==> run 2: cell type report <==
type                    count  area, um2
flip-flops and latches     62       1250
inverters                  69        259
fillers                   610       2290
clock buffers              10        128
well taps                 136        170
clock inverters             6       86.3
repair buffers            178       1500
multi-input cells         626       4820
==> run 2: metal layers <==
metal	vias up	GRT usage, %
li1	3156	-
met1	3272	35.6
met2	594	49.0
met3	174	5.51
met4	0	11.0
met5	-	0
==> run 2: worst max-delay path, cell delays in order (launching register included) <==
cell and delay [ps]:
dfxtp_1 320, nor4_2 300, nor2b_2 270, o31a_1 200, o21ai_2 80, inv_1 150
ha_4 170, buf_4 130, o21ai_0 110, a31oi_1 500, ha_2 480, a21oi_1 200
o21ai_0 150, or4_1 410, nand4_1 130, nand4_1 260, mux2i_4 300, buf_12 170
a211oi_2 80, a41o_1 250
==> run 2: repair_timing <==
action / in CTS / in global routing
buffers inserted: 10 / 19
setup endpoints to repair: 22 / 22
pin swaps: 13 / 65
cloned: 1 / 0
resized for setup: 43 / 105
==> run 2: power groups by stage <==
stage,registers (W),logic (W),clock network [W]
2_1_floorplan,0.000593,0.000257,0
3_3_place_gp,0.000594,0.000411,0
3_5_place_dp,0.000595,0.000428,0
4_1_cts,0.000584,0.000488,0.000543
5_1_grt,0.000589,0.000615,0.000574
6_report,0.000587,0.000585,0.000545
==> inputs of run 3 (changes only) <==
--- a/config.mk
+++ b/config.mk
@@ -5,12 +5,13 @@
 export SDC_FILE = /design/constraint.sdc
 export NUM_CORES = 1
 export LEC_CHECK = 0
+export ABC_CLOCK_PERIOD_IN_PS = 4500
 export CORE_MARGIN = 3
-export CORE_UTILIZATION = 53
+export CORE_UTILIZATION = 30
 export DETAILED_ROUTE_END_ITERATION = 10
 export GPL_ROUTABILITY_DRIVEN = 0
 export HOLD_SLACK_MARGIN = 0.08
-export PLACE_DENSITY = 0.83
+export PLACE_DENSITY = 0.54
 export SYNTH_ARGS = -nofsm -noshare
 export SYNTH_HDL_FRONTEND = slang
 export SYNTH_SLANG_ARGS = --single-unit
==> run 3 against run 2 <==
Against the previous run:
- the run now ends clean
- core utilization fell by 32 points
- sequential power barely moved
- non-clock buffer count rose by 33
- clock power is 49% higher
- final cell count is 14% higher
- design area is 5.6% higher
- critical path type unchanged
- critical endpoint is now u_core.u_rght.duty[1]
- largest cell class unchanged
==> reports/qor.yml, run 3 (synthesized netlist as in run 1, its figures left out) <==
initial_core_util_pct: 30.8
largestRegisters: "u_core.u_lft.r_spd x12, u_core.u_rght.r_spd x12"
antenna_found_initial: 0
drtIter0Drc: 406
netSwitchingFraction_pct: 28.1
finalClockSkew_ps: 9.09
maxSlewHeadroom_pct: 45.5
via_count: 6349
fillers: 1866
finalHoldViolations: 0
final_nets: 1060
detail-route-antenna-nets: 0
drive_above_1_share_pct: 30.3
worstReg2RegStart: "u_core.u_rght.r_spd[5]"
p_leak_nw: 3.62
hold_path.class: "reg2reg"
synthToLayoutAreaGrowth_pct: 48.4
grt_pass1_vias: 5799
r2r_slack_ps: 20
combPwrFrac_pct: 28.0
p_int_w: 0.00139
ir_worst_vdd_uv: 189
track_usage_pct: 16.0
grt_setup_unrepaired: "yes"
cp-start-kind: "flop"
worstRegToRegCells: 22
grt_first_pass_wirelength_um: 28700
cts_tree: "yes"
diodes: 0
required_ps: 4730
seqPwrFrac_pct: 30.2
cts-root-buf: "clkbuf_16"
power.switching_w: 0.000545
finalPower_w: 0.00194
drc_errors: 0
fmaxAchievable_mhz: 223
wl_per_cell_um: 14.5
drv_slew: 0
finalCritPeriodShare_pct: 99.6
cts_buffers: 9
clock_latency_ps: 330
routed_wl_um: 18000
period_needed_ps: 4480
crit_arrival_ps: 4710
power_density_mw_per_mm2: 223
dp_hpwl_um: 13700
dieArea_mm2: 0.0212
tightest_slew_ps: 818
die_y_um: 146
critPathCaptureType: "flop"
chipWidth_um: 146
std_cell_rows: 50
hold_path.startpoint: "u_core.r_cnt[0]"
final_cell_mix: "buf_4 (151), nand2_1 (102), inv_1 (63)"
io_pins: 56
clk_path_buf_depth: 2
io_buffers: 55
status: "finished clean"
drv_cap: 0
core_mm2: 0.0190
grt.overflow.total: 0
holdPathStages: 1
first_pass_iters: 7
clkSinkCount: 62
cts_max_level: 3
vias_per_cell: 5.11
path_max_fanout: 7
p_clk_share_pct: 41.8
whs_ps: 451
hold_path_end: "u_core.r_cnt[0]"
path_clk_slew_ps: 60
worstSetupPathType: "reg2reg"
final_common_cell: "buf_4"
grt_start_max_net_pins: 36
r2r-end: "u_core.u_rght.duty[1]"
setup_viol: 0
===== src/rtl/pix_downscaler_pkg.sv =====
// Shared pixel-bus definitions: group phase enum, x1/3 reciprocal constants and sum width.
package pix_downscaler_pkg;

  typedef enum logic [1:0] {
    PH0 = 2'd0,
    PH1 = 2'd1,
    PH2 = 2'd2
  } phase_e;

  // A weighted sum of three pixels needs two guard bits above the pixel width.
  localparam int unsigned SUM_GUARD_W = 32'd2;

  function automatic int unsigned sum_w_f(input int unsigned data_w);
    return data_w + SUM_GUARD_W;
  endfunction

  function automatic int unsigned shift_f(input int unsigned data_w);
    return data_w + 32'd3;
  endfunction

  // ceil(2^(data_w+3) / 3)
  function automatic int unsigned recip_f(input int unsigned data_w);
    return ((32'd1 << shift_f(data_w)) + 32'd2) / 32'd3;
  endfunction

  function automatic int unsigned prod_w_f(input int unsigned data_w);
    return (32'd2 * data_w) + 32'd5;
  endfunction

endpackage


===== src/rtl/pix_div3.sv =====
// Registered divide-by-three: multiply by the fixed-point reciprocal, then shift down.
module pix_div3
  import pix_downscaler_pkg::*;
#(
  parameter int unsigned DATA_W = 8
) (
  input  logic                      clk_in,
  input  logic                      rst,
  input  logic                      load_i,
  input  logic [sum_w_f(DATA_W)-1:0] s_i,
  input  logic                      rnd_i,
  output logic [DATA_W-1:0]         q_o
);

  localparam int unsigned PW    = prod_w_f(DATA_W);
  localparam int unsigned SHIFT = shift_f(DATA_W);
  localparam int unsigned RECIP = recip_f(DATA_W);

  logic [PW-1:0]     prod_s;
  logic [DATA_W-1:0] q_d;
  logic [DATA_W-1:0] q_q;

  // The reciprocal is accurate enough that the shifted product is an exact floor(x/3).
  always_comb begin
    prod_s = (PW'(s_i) + PW'(rnd_i)) * PW'(RECIP);
    q_d    = DATA_W'(prod_s >> SHIFT);
  end

  // Result register; holds while no new sum is presented.
  always_ff @(posedge clk_in or posedge rst) begin
    if (rst) begin
      q_q <= '0;
    end else if (load_i) begin
      q_q <= q_d;
    end
  end

  assign q_o = q_q;

endmodule


===== src/rtl/pix_downscaler.sv =====
// Streaming 3:2 horizontal pixel downscaler with 2-cycle latency.
// Optional build macro PIX_DS_ROUND_EN: round-to-nearest instead of floor.
module pix_downscaler
  import pix_downscaler_pkg::*;
#(
  parameter int unsigned DATA_W = 8
) (
  input  logic              clk_in,
  input  logic              rst,
  input  logic              enable,
  input  logic              line_start,
  input  logic              line_end,
  input  logic [DATA_W-1:0] input_pix,
  output logic              output_valid,
  output logic [DATA_W-1:0] output_pix,
  output logic              output_line_start,
  output logic              output_line_end
);

  localparam int unsigned SW = sum_w_f(DATA_W);

`ifdef PIX_DS_ROUND_EN
  localparam logic RND = 1'b1;
`else
  localparam logic RND = 1'b0;
`endif

  phase_e            phase_q, phase_d, eph_s;
  logic [DATA_W-1:0] p0_q, p0_d, p1_q, p1_d;
  logic              start_pend_q, start_pend_d, pend_s;
  logic              a_valid_q, a_valid_d;
  logic              a_ls_q, a_ls_d, a_le_q, a_le_d;
  logic [SW-1:0]     a_sum_q, a_sum_d;
  logic [SW-1:0]     pix_w_s, p0_w_s, p1_w_s;
  logic              out_valid_q, out_ls_q, out_le_q;

  // Stage A decode: phase advance, group storage and weighted sum selection.
  always_comb begin
    phase_d      = phase_q;
    p0_d         = p0_q;
    p1_d         = p1_q;
    start_pend_d = start_pend_q;
    a_valid_d    = 1'b0;
    a_ls_d       = a_ls_q;
    a_le_d       = a_le_q;
    a_sum_d      = a_sum_q;
    pix_w_s      = SW'(input_pix);
    p0_w_s       = SW'(p0_q);
    p1_w_s       = SW'(p1_q);
    eph_s        = line_start ? PH0 : phase_q;
    pend_s       = start_pend_q | line_start;
    if (enable) begin
      case (eph_s)
        PH0: begin
          p0_d = input_pix;
          if (line_end) begin
            a_valid_d = 1'b1;
            a_sum_d   = pix_w_s + pix_w_s + pix_w_s;
            phase_d   = PH0;
          end else begin
            phase_d   = PH1;
          end
        end
        PH1: begin
          p1_d      = input_pix;
          a_valid_d = 1'b1;
          a_sum_d   = p0_w_s + p0_w_s + pix_w_s;
          phase_d   = line_end ? PH0 : PH2;
        end
        PH2: begin
          a_valid_d = 1'b1;
          a_sum_d   = p1_w_s + pix_w_s + pix_w_s;
          phase_d   = PH0;
        end
        default: begin
          phase_d = PH0;
        end
      endcase
      // The start flag waits for the first output the new line actually produces.
      if (a_valid_d) begin
        a_ls_d       = pend_s;
        a_le_d       = line_end;
        start_pend_d = 1'b0;
      end else begin
        start_pend_d = pend_s;
      end
    end else begin
      a_valid_d = 1'b0;
    end
  end

  // Phase, stored pixels and stage A registers.
  always_ff @(posedge clk_in or posedge rst) begin
    if (rst) begin
      phase_q      <= PH0;
      p0_q         <= '0;
      p1_q         <= '0;
      start_pend_q <= 1'b0;
      a_valid_q    <= 1'b0;
      a_ls_q       <= 1'b0;
      a_le_q       <= 1'b0;
      a_sum_q      <= '0;
    end else begin
      phase_q      <= phase_d;
      p0_q         <= p0_d;
      p1_q         <= p1_d;
      start_pend_q <= start_pend_d;
      a_valid_q    <= a_valid_d;
      a_ls_q       <= a_ls_d;
      a_le_q       <= a_le_d;
      a_sum_q      <= a_sum_d;
    end
  end

  pix_div3 #(
    .DATA_W (DATA_W)
  ) u_div3 (
    .clk_in (clk_in),
    .rst    (rst),
    .load_i (a_valid_q),
    .s_i    (a_sum_q),
    .rnd_i  (RND),
    .q_o    (output_pix)
  );

  // Stage B flags, aligned with the divider register; they hold across idle slots.
  always_ff @(posedge clk_in or posedge rst) begin
    if (rst) begin
      out_valid_q <= 1'b0;
      out_ls_q    <= 1'b0;
      out_le_q    <= 1'b0;
    end else begin
      out_valid_q <= a_valid_q;
      if (a_valid_q) begin
        out_ls_q <= a_ls_q;
        out_le_q <= a_le_q;
      end
    end
  end

  assign output_valid      = out_valid_q;
  assign output_line_start = out_ls_q;
  assign output_line_end   = out_le_q;

endmodule

===== config.mk =====
export PLATFORM = sky130hd
export DESIGN_NAME = pix_downscaler
export DESIGN_NICKNAME = d
export VERILOG_FILES = /design/src/rtl/pix_downscaler_pkg.sv /design/src/rtl/pix_div3.sv /design/src/rtl/pix_downscaler.sv
export SDC_FILE = /design/constraint.sdc
export NUM_CORES = 1
export LEC_CHECK = 0
export CAP_MARGIN = 20
export CORE_AREA = 4 4 96 98
export DETAILED_ROUTE_END_ITERATION = 12
export DIE_AREA = 0 0 100 102
export PLACE_DENSITY_LB_ADDON = 0.3
export SETUP_SLACK_MARGIN = 0.2
export SLEW_MARGIN = 20
export SYNTH_ARGS = -nofsm -noshare
export SYNTH_HDL_FRONTEND = slang
export SYNTH_SLANG_ARGS = --single-unit

===== constraint.sdc =====
create_clock -name clk_in -period 5.6 [get_ports clk_in]
set_input_delay 1.68 -clock clk_in [delete_from_list [all_inputs] [get_ports clk_in]]
set_output_delay 1.68 -clock clk_in [all_outputs]
set_load 0.005 [all_outputs]

### Word level (Yosys, flattened, before mapping)

Cells that the tools add are included.

* input port bits: 13
* output and inout port bits: 11
* latch bits: 0
* memories: 0
* bits in writable memories: 0
* logic and storage cells: 41
* flip-flop bits (word level): 43
* memory bits (read-only): 0

* reductions and logical operators: 7
* equal/unequal tests: 3
* add/sub/neg operators: 6
* mux-type cells: 11
* multiply operators: 1
* bitwise gates (word level): 1
* shift-type cells: 0
* $lt $le $gt $ge: 0
* div/mod/pow operators: 0

Operators with widths (count)
* 9-bit by 8-bit adder with 10-bit output: 3
* 10-bit one-hot mux with 3 select lines: 1
* 8-bit by 8-bit adder with 9-bit output: 3
* 10-bit by 10-bit multiplier with 19-bit output, second input constant: 1
* 10-bit two-way mux: 1
* 2-bit AND reduction: 3
* 1-bit two-way mux: 5
* 2-bit two-way mux: 2
* 2-bit one-hot mux with 2 select lines: 1
* 3-bit AND reduction: 1
* 3-bit nonzero test: 1
* 2-bit by 1-bit == test with 1-bit output, second input constant: 1
* 2-bit == test, second input constant: 1
* 2-bit logical NOT: 1
* 2-bit inequality test, second input constant: 1
* 1-bit one-hot mux with 2 select lines: 1
* 2-bit OR reduction: 1
* 1-bit bitwise OR: 1

### Logic depth before layout (Yosys ltp)

* depth after elaboration: 6
* mapped depth: 16
* mapped depth without buffers: 16

### By module

From an unflattened synthesis, not the netlist that was laid out.

* cell total of the unflattened synthesis: 522
* area, all modules: 4913.5 sq um

Modules (own cells, without submodules)
* pix_downscaler: area each 2467.4 sq um, cells each 248, seq. area each 875.8 sq um, times used 1
* pix_div3: area each 2446.1 sq um, cells each 274, seq. area each 200.2 sq um, times used 1

### Worst setup path after synthesis

No wires, ideal clock.

* kind: flip-flop to flip-flop
* from: reg a_sum_q[5]
* to: reg u_div3.q_q[0], in the netlist u_div3.q_o[0]
* path buffers: 0
* data arrival time: 4071 ps
* slack: 1404 ps
* data required time: 5475 ps
* library setup time: 125 ps
* clock period less this slack: 4196 ps
* cell stages (with the launch flop): 17
* path through: dfrtp_1 -> ha_1 -> ha_1 -> inv_1 -> fa_1 -> inv_1 -> fa_1 -> inv_1 -> fa_1 -> inv_1 -> ha_1 -> a21oi_2 -> o22ai_2 -> or3_1 -> a21oi_2 -> xnor2_1 -> mux2_4

* longest elaborated chain between the ends: 1

Ends and longest elaborated chain
* start: declaration: RTL line pix_downscaler.sv:33 `logic [SW-1:0] a_sum_q, a_sum_d;`
* start signal: assignment: RTL line pix_downscaler.sv:111 `a_sum_q <= a_sum_d;`
* 10-bit by 10-bit multiplier with 19-bit output: RTL line pix_div3.sv:25 `prod_s = (PW'(s_i) + PW'(rnd_i)) * PW'(RECIP);`
* end signal: assignment: RTL line pix_div3.sv:34 `q_q <= q_d;`
* end: declaration: RTL line pix_div3.sv:21 `logic [DATA_W-1:0] q_q;`

No other way between the ends.
A chain may end at the register's enable or synchronous reset.

### Worst setup path in the final report

* from: reg a_sum_q[5]
* to: reg u_div3.q_q[7], in the netlist u_div3.q_o[7]

The elaborated chain is that of the path after synthesis.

::::::

All that is needed is the opening run of the data, given again exactly: please include every line from the first through the line with "cell and delay", both ends kept.

RESULT OF THIS EXERCISE |
==> run 2: cell type report <==
type                    count  area, um2
flip-flops and latches     62       1250
inverters                  69        259
fillers                   610       2290
clock buffers              10        128
well taps                 136        170
clock inverters             6       86.3
repair buffers            178       1500
multi-input cells         626       4820
==> run 2: metal layers <==
metal	vias up	GRT usage, %
li1	3156	-
met1	3272	35.6
met2	594	49.0
met3	174	5.51
met4	0	11.0
met5	-	0
==> run 2: worst max-delay path, cell delays in order (launching register included) <==
cell and delay [ps]:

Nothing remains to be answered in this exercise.